**SUPPLIED ENTRIES:**
═══
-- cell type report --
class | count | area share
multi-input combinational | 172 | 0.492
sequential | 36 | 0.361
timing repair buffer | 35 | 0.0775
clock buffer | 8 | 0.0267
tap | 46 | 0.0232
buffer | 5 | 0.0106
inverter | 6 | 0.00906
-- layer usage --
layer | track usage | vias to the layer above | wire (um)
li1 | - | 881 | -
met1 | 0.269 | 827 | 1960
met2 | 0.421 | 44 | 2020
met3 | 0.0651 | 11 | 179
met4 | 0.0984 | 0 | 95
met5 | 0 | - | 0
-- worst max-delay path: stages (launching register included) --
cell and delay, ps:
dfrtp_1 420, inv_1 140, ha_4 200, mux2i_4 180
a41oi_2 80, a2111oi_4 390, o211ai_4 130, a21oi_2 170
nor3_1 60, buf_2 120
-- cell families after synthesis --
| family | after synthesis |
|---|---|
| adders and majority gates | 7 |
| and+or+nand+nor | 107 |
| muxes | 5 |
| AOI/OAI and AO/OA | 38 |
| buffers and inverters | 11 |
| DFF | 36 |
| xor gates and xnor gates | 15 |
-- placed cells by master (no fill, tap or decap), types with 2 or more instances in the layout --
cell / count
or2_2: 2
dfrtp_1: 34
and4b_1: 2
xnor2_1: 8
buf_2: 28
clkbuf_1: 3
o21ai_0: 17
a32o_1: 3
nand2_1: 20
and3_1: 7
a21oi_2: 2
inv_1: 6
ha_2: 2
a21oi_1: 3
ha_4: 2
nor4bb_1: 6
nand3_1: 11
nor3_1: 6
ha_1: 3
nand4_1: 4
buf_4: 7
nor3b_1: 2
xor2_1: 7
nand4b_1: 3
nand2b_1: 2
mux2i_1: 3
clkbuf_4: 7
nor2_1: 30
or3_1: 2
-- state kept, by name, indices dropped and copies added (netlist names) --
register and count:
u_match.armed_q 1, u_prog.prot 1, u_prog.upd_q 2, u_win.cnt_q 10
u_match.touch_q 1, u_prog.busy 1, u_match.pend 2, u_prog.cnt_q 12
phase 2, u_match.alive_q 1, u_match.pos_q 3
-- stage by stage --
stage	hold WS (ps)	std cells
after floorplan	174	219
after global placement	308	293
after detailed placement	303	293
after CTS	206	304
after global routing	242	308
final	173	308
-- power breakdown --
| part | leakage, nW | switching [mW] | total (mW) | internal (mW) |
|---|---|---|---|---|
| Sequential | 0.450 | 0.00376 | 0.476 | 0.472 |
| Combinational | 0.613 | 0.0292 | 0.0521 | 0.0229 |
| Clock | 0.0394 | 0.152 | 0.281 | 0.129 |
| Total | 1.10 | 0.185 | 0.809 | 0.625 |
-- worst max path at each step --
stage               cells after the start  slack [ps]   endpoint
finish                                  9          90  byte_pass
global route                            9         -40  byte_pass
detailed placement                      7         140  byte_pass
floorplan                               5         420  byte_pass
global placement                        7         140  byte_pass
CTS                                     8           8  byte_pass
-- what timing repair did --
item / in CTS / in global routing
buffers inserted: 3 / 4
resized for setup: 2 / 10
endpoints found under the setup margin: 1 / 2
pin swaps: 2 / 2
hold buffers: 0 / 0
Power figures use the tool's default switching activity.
═══
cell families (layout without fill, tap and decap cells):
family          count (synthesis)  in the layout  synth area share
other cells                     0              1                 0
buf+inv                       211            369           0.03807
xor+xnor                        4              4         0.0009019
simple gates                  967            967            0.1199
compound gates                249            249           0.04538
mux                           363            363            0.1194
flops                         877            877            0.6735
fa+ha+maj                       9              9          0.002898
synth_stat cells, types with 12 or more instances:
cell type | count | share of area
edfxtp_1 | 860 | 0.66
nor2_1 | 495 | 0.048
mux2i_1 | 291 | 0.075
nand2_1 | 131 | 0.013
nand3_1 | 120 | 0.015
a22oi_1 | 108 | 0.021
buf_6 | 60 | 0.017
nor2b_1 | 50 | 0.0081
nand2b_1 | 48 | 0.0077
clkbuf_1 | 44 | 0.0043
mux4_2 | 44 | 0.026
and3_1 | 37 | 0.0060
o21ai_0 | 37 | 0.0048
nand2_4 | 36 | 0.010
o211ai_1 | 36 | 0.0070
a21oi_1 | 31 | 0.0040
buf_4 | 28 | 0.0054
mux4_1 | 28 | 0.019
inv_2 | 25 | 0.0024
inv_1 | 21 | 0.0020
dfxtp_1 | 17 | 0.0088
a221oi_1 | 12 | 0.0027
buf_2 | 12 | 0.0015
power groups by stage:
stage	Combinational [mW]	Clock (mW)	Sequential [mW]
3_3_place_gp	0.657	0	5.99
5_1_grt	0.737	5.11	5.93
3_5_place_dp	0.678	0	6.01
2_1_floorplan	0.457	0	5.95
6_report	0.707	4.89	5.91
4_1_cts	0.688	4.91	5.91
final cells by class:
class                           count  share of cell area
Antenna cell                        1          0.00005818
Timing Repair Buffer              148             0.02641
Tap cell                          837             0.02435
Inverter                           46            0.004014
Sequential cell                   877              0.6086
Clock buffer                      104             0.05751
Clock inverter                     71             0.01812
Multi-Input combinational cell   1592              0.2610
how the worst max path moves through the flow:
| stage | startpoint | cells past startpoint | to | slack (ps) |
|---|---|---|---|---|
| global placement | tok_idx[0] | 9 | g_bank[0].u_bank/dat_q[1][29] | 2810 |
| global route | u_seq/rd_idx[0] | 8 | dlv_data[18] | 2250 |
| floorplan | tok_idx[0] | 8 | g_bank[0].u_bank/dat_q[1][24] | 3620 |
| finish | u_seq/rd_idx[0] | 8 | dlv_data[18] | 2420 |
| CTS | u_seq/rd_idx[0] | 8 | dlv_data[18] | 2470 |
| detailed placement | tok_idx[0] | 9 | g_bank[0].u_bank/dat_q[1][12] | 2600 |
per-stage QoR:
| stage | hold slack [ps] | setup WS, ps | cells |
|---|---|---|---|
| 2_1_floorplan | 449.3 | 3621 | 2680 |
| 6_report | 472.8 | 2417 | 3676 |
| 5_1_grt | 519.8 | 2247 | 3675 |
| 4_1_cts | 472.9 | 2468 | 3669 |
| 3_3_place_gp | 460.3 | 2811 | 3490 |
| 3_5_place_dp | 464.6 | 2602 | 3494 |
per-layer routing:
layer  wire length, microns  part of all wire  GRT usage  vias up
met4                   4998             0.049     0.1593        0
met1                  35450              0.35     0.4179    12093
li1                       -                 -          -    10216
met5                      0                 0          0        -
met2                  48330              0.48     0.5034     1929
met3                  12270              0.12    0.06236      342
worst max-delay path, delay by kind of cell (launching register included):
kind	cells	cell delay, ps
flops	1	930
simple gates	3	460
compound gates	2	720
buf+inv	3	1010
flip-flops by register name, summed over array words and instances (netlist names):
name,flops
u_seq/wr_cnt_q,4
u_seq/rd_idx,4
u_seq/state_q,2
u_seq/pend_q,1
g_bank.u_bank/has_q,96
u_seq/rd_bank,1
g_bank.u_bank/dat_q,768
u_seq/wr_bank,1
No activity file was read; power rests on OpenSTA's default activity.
═══
**YOUR INSTRUCTIONS:**
Go through the material above, and wherever a line contains the string "compound", return it.

**EXERCISE SOLUTION:**
compound gates                249            249           0.04538
compound gates	2	720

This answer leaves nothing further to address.